Write out again only the lines that run from the start of the entries to the line containing "package nia_pkg;", both included.

::::::::

[src/sv/nia_pkg.sv]
// ----------------------------------------------------------------------------
// nia_pkg
// Shared types, operation codes and helpers for the nullable integer ALU.
// ----------------------------------------------------------------------------
package nia_pkg;

    localparam int DataW = 64;
    localparam int KindW = 4;
    localparam int WcW   = 2;

    localparam logic [KindW-1:0] KIND_ADD = 4'd0;
    localparam logic [KindW-1:0] KIND_SUB = 4'd1;
    localparam logic [KindW-1:0] KIND_MUL = 4'd2;
    localparam logic [KindW-1:0] KIND_DIV = 4'd3;
    localparam logic [KindW-1:0] KIND_MOD = 4'd4;
    localparam logic [KindW-1:0] KIND_AND = 4'd5;
    localparam logic [KindW-1:0] KIND_XOR = 4'd6;
    localparam logic [KindW-1:0] KIND_OR  = 4'd7;
    localparam logic [KindW-1:0] KIND_NOT = 4'd8;
    localparam logic [KindW-1:0] KIND_EQ  = 4'd9;
    localparam logic [KindW-1:0] KIND_NE  = 4'd10;
    localparam logic [KindW-1:0] KIND_GT  = 4'd11;
    localparam logic [KindW-1:0] KIND_LT  = 4'd12;
    localparam logic [KindW-1:0] KIND_GE  = 4'd13;
    localparam logic [KindW-1:0] KIND_LE  = 4'd14;

    localparam logic [WcW-1:0] WC_8  = 2'd0;
    localparam logic [WcW-1:0] WC_16 = 2'd1;
    localparam logic [WcW-1:0] WC_32 = 2'd2;
    localparam logic [WcW-1:0] WC_64 = 2'd3;

    // word in flight through the divider stages
    typedef struct packed {
        logic             valid;
        logic             is_null;
        logic [KindW-1:0] kind;
        logic [WcW-1:0]   wcode;
        logic             a_neg;
        logic             b_neg;
        logic [DataW-1:0] res;
        logic [DataW-1:0] rem;
        logic [DataW-1:0] dq;   // dividend shifting out, quotient shifting in
        logic [DataW-1:0] dsr;
    } pipe_t;

    function automatic logic [DataW-1:0] sext_w(input logic [DataW-1:0] v,
                                                input logic [WcW-1:0] wc);
        logic [DataW-1:0] r;
        begin
            case (wc)
                WC_8:    r = {{(DataW-8){v[7]}}, v[7:0]};
                WC_16:   r = {{(DataW-16){v[15]}}, v[15:0]};
                WC_32:   r = {{(DataW-32){v[31]}}, v[31:0]};
                default: r = v;
            endcase
            return r;
        end
    endfunction

endpackage

[src/sv/nia_div_step.sv]
// ----------------------------------------------------------------------------
// nia_div_step
// One registered restoring-division step: one quotient bit per stage.
// ----------------------------------------------------------------------------
module nia_div_step (
    input  logic          clk,
    input  logic          rst_n,
    input  logic          adv,
    input  nia_pkg::pipe_t d_in,
    output nia_pkg::pipe_t d_out
);
    import nia_pkg::*;

    logic [DataW-1:0] sh;
    logic             ge;
    pipe_t            step_next;

    always_comb
    begin
        sh        = {d_in.rem[DataW-2:0], d_in.dq[DataW-1]};
        ge        = (sh >= d_in.dsr);
        step_next = d_in;
        step_next.rem = ge ? (sh - d_in.dsr) : sh;
        step_next.dq  = {d_in.dq[DataW-2:0], ge};
    end

    always_ff @(posedge clk or negedge rst_n)
    begin
        if (!rst_n)
        begin
            d_out.valid <= 1'b0;
        end
        else if (adv)
        begin
            d_out <= step_next;
        end
    end

endmodule

[config.mk]
export PLATFORM = sky130hd
export DESIGN_NAME = nia_div_step
export DESIGN_NICKNAME = d
export VERILOG_FILES = /design/src/sv/nia_pkg.sv /design/src/sv/nia_div_step.sv
export SDC_FILE = /design/constraint.sdc
export NUM_CORES = 1
export LEC_CHECK = 0
export ABC_AREA = 1
export BUFFER_PORTS_ARGS = -buffer_cell sky130_fd_sc_hd__buf_2
export CORE_AREA = 4 4 205 207
export DETAILED_ROUTE_END_ITERATION = 10
export DIE_AREA = 0 0 209 211
export GPL_ROUTABILITY_DRIVEN = 0
export PLACE_DENSITY = 0.6
export SETUP_SLACK_MARGIN = 0.2
export SYNTH_ARGS = -nofsm -noshare
export SYNTH_HDL_FRONTEND = slang
export SYNTH_SLANG_ARGS = --single-unit
[constraint.sdc]
create_clock -name clk -period 0.8 [get_ports clk]
set_input_delay 0.12 -clock clk [delete_from_list [all_inputs] [get_ports clk]]
set_output_delay 0.12 -clock clk [all_outputs]
set_load 0.01 [all_outputs]
==> flow_summary.json, run 1 <==
{
  "p_per_area_nw_per_um2": 1700,
  "final_cells": 3535,
  "end_kind": "flip-flop",
  "grt-ovfl-total": 0,
  "setup_viol_count_final": 331,
  "grt_max_degree": 47,
  "hold-worst-slack_ps": -116,
  "hold_path.startpoint": "adv",
  "fmax_ghz": 0.625,
  "combPwrFrac_pct": 29.7,
  "pwr-share-clk_pct": 32.0,
  "max-cap-violations": 0,
  "fin_crit_sh_pct": 200,
  "fill_cells": 3421,
  "crit_fanout": 16,
  "grt_use_total_pct": 28.8,
  "synth_fp_nets": 2183,
  "yosys.cell_types.count": 31,
  "vdd_ir_drop_max_mv": 1.54,
  "finalCriticalPeriod_ps": 1600,
  "skew_ps": 0,
  "maxSlewHeadroom_pct": 72.1,
  "drtIter0Drc": 1221,
  "power.switching_mw": 13.5,
  "min_path_type": "input pin to flip-flop",
  "syn-cell-area_um2": 15100,
  "finalHoldViolCount": 25,
  "clock_sinks": 266,
  "wl_per_cell_um": 18.9,
  "yosysWarnings": 0,
  "cts_buffer_depth": 3,
  "wl_um": 66700,
  "slew_viol_final": 0,
  "setup_ws_ps": -799,
  "setup-tns-final_ps": -165650,
  "critPathRequiredTime_ps": 1160,
  "grt_pass1_wl_um": 98900,
  "drive_above_1_share_pct": 40.6,
  "detail-route-antenna-nets": 0,
  "min_path_cells": 2,
  "power_mw": 44.5,
  "grt_pass1_vias": 17000,
  "r2r-start": "d_out[265]",
  "violations": "hold timing, setup timing",
  "dp_hpwl_um": 49400,
  "reg_top3": "d_out: 266 flops",
  "largest_register_ffs": 266,
  "cp.arrival_ps": 1960,
  "die_height_um": 211,
  "fin_nets": 3307,
  "dr.pass1.iters": 6,
  "ff2ff_setup_slack_ps": 30,
  "outcome": "finished, violations left",
  "intPower_mw": 31.0,
  "cts_tree": "yes",
  "core_area_um2": 40400,
  "clockRootBuffer": "clkbuf_16",
  "vias": 16600,
  "syn2layout_area_growth_pct": 73.5,
  "antenna_found_initial": 6,
  "ys_ff_latch": 266,
  "final_cell_mix": "654 x nand2_1, 490 x buf_2, 364 x inv_1",
  "hold_path_end": "d_out[265]",
  "p_leak_nw": 13.3,
  "clk_pin_slew_ps": 60,
  "final_common_cell": "nand2_1",
  "crit_type": "input pin to flip-flop",
  "critPathLaunchType": "input pin",
  "largest-register": "d_out",
  "post-route-util_pct": 64.9,
  "ios": 535,
  "avgSynthCellArea_um2": 8.17,
  "rsz0062_at_grt": "yes",
  "numCtsBuffers": 31,
  "worstMarginPinSlew_ps": 414,
  "rr_endpoint": "d_out[265]",
  "htree_levels": 1,
  "rr_worst_depth": 1,
  "swShare_pct": 30.4,
  "synth-seq-area-share_pct": 52.8,
  "dp_cells": 3204,
  "via_per_inst": 4.70,
  "remaining_drc_errors": 0,
  "seqPwrFrac_pct": 38.3,
  "clock_latency_ps": 590,
  "placementRows": 74,
  "start_util_pct": 37.4,
  "die-area_um2": 44100,
  "synth_cells": 1849,
  "dieWidth_um": 209,
  "port_buffers": 533
}
cell type report:
type	instances	area, um^2	share of cell area, %
antenna	5	12.5	0.0477
clock buffer	38	802	3.06
clock inverter	20	198	0.754
inverter	409	1570	5.99
multi-input combinational	1161	6850	26.1
sequential	266	7980	30.5
tap	532	666	2.54
timing repair buffer	1101	8080	30.8
timing repair inverter	3	51.3	0.196
worst max path at each step:
stage          startpoint  slack (ps)          to
3_5_place_dp     d_in[37]       -1630  d_out[182]
3_3_place_gp     d_in[37]       -1600  d_out[164]
5_1_grt         d_in[127]        -870  d_out[176]
6_report         d_in[59]        -800  d_out[138]
2_1_floorplan       rst_n       -3710    d_out[0]
4_1_cts         d_in[127]        -740  d_out[189]
synth_stat cells:
cell	n	area share [%]
and3_1	1	0.041
and2_1	2	0.083
fa_1	1	0.13
buf_12	1	0.13
nand2_4	3	0.22
a21oi_1	42	1.4
xor2_1	30	1.7
nand3_2	11	0.73
nand2_1	759	19
xnor2_1	1	0.058
nor3_1	7	0.23
nor2_4	1	0.075
o21ai_1	1	0.033
buf_8	1	0.099
edfxtp_1	265	53
nor2_1	111	2.8
o21ai_0	7	0.23
nor2_2	6	0.25
nand2_2	6	0.25
buf_2	9	0.30
inv_1	401	10
nand3_1	79	2.6
ha_1	64	5.3
nor3_2	3	0.20
mux2_2	1	0.075
nand4_1	20	0.83
dfrtp_1	1	0.17
a21oi_2	2	0.12
buf_6	2	0.15
nor4_1	3	0.12
inv_2	8	0.20
metal layers:
layer	vias to the layer above	GRT usage, %	wire [um]
li1	7992	-	-
met1	7723	35.6	26400
met2	704	49.8	32000
met3	185	4.43	4210
met4	4	13.8	4000
met5	-	0	21
cells by family (layout without fill, tap and decap cells):
family | after synthesis | count (layout) | share of synthesized area (%)
AND/OR/NAND/NOR | 1012 | 1012 | 27.3
AO/OA/AOI/OAI | 52 | 52 | 1.77
flip-flops | 266 | 266 | 52.8
XOR/XNOR | 31 | 31 | 1.80
buffers and inverters | 422 | 1571 | 10.8
adder cells (fa/ha/maj) | 65 | 65 | 5.43
multiplexers | 1 | 1 | 0.0745
other | 0 | 5 | 0
timing repair:
action                                 4_1_cts  5_1_grt
buffers inserted                            15        5
pin swaps                                   27       15
cloned                                       6        1
hold buffers                               240        1
endpoints found under the hold margin      265       26
setup endpoints to repair                  332      358
resized for setup                          209      168
through the flow:
| stage | instance area, um^2 | worst slack (ps) | hold slack [ps] |
|---|---|---|---|
| after detailed placement | 20900 | -1630 | 83.2 |
| after floorplan | 15300 | -3710 | -176 |
| after global routing | 26200 | -870 | -123 |
| after CTS | 25600 | -736 | -324 |
| after global placement | 20900 | -1600 | 77.1 |
| final | 26200 | -799 | -116 |
power by group through the flow:
stage	registers (mW)	logic [mW]	clock network, mW
2_1_floorplan	17.9	4.41	0
3_3_place_gp	17.3	10.0	0
3_5_place_dp	17.3	10.2	0
4_1_cts	17.0	12.5	14.6
5_1_grt	17.1	14.3	15.1
6_report	17.0	13.2	14.2
critical path, cell delays in order:
cell	delay, ps
buf_2	90
inv_1	60
ha_4	300
nand2_2	80
inv_2	50
nand2_2	70
nor3_4	230
nand2_2	120
nor2_2	110
nor2_2	40
buf_4	140
nand2_8	110
buf_12	180
inv_16	80
nand2_1	70
nand2_1	60
Power figures use the tool's default switching activity.
==> inputs of run 2 (changes only) <==
SETUP_SLACK_MARGIN = 0.1   (was 0.2)
==> run 2 against run 1 <==
Effect of this change: the run ends with setup timing left; sequential share of layout area is 0.25 points lower; fmax is 1.4% lower; clock power hardly changed; non-clock buffer count is 25 higher; core utilization is 0.55 points higher.
==> flow_summary.json, run 2 (same netlist as run 1, synthesis figures left out) <==
{
  "outcome": "finished, violations left",
  "violations": "setup timing",
  "combPwrFrac_pct": 29.7,
  "die-area_um2": 44100,
  "critPathRequiredTime_ps": 1160,
  "power.switching_mw": 13.6,
  "drive_above_1_share_pct": 40.2,
  "antenna_found_initial": 6,
  "finalHoldViolCount": 0,
  "largest_register_ffs": 266,
  "grt_max_degree": 47,
  "cp.arrival_ps": 1980,
  "swShare_pct": 30.4,
  "drtIter0Drc": 1256,
  "core_area_um2": 40400,
  "cts_buffer_depth": 3,
  "htree_levels": 1,
  "placementRows": 74,
  "crit_type": "input pin to flip-flop",
  "setup_ws_ps": -822,
  "largest-register": "d_out",
  "remaining_drc_errors": 0,
  "port_buffers": 533,
  "maxSlewHeadroom_pct": 75.0,
  "setup_viol_count_final": 331,
  "fin_crit_sh_pct": 203,
  "numCtsBuffers": 31,
  "p_leak_nw": 13.3,
  "skew_ps": 0,
  "intPower_mw": 31.0,
  "via_per_inst": 4.68,
  "dp_hpwl_um": 49400,
  "clockRootBuffer": "clkbuf_16",
  "wl_um": 67000,
  "min_path_type": "input pin to flip-flop",
  "critPathLaunchType": "input pin",
  "dieWidth_um": 209,
  "grt_pass1_wl_um": 99500,
  "fin_nets": 3332,
  "start_util_pct": 37.4,
  "ios": 535,
  "clk_pin_slew_ps": 60,
  "seqPwrFrac_pct": 38.2,
  "max-cap-violations": 0,
  "setup-tns-final_ps": -167250,
  "final_common_cell": "nand2_1",
  "fmax_ghz": 0.616,
  "rsz0062_at_grt": "yes",
  "clock_sinks": 266,
  "final_cell_mix": "655 x nand2_1, 491 x buf_2, 367 x inv_1",
  "die_height_um": 211,
  "dr.pass1.iters": 6,
  "reg_top3": "d_out: 266 flops",
  "detail-route-antenna-nets": 0,
  "end_kind": "flip-flop",
  "vias": 16700,
  "grt_pass1_vias": 17100,
  "wl_per_cell_um": 18.8,
  "worstMarginPinSlew_ps": 372,
  "pwr-share-clk_pct": 32.0,
  "clock_latency_ps": 590,
  "syn2layout_area_growth_pct": 74.9,
  "crit_fanout": 16,
  "grt-ovfl-total": 0,
  "slew_viol_final": 0,
  "grt_use_total_pct": 29.0,
  "cts_tree": "yes",
  "vdd_ir_drop_max_mv": 1.54,
  "p_per_area_nw_per_um2": 1690,
  "fill_cells": 3402,
  "power_mw": 44.6,
  "finalCriticalPeriod_ps": 1620
}
run 2: cell count changes in the layout (fill, tap and decap cells not counted), sizes merged:
cell,change
dlygate4sd3,+26
diode,+2
clkbuf,-1
run 2: power groups by stage:
stage	sequential [mW]	combinational [mW]	clock, mW
after floorplan	17.9	4.41	0
after global placement	17.3	10.0	0
after detailed placement	17.3	10.2	0
after CTS	17.0	12.6	14.6
after global routing	17.1	14.3	15.1
final	17.0	13.2	14.3
run 2: critical path: stages:
cell and delay [ps]:
buf_2 90, inv_1 60, ha_4 310, nand2_2 90, inv_2 60, nand2_2 70, nor3_4 240, nand2_2 130
nor2_2 120, nor2_1 40, buf_4 150, nand2_8 110, buf_12 180, inv_16 80, nand2_1 70, nand2_1 70
run 2: worst paths after layout:
check	to	from	slack, ps	cells past startpoint
max in group asynchronous	d_out[265]	rst_n	160	4
setup / recovery	d_out[138]	d_in[59]	-820	16
hold / removal	d_out[129]	d_in[128]	30	4
setup reg to reg	d_out[265]	d_out[265]	30	1
min in group asynchronous	d_out[265]	rst_n	530	4
hold reg to reg	d_out[265]	d_out[265]	550	1
run 2: area by class of cell:
cell class                 instances  area [um^2]  share of cell area (%)
multi-input combinational       1161         6830                    25.9
timing repair inverter             3         56.3                   0.213
timing repair buffer            1126         8310                    31.4
sequential                       266         7980                    30.2
inverter                         409         1570                    5.94
antenna                            7         17.5                  0.0663
clock inverter                    20          198                   0.748
tap                              532          666                    2.52
clock buffer                      38          802                    3.03
run 2: repair_timing:
action                     CTS  global route
gates cloned                 6             0
hold buffers               266             1
resized for setup          209           162
setup buffers               15             5
hold endpoints to repair   265             1
setup endpoints to repair  332           332
pin swaps                   27            16
run 2: stage by stage:
stage	setup WS (ps)	util (%)	hold WS [ps]	cells	cell area, um^2
after floorplan	-3710	-	-176	1849	15300
after global placement	-1600	51.8	77.1	3204	20900
after detailed placement	-1630	51.8	83.2	3204	20900
after CTS	-736	64.0	-324	3549	25800
after global routing	-870	65.4	31.0	3556	26400
final	-822	65.5	28.8	3562	26400
run 2: metal layers:
metal  part of all wire [%]  track usage, %
met1                     39            35.8
met4                    6.0            13.7
met2                     48            50.1
met3                    6.7            4.47
met5                  0.031               0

::::::::

**RESULT FOR THIS EXERCISE**.
[src/sv/nia_pkg.sv]
// ----------------------------------------------------------------------------
// nia_pkg
// Shared types, operation codes and helpers for the nullable integer ALU.
// ----------------------------------------------------------------------------
package nia_pkg;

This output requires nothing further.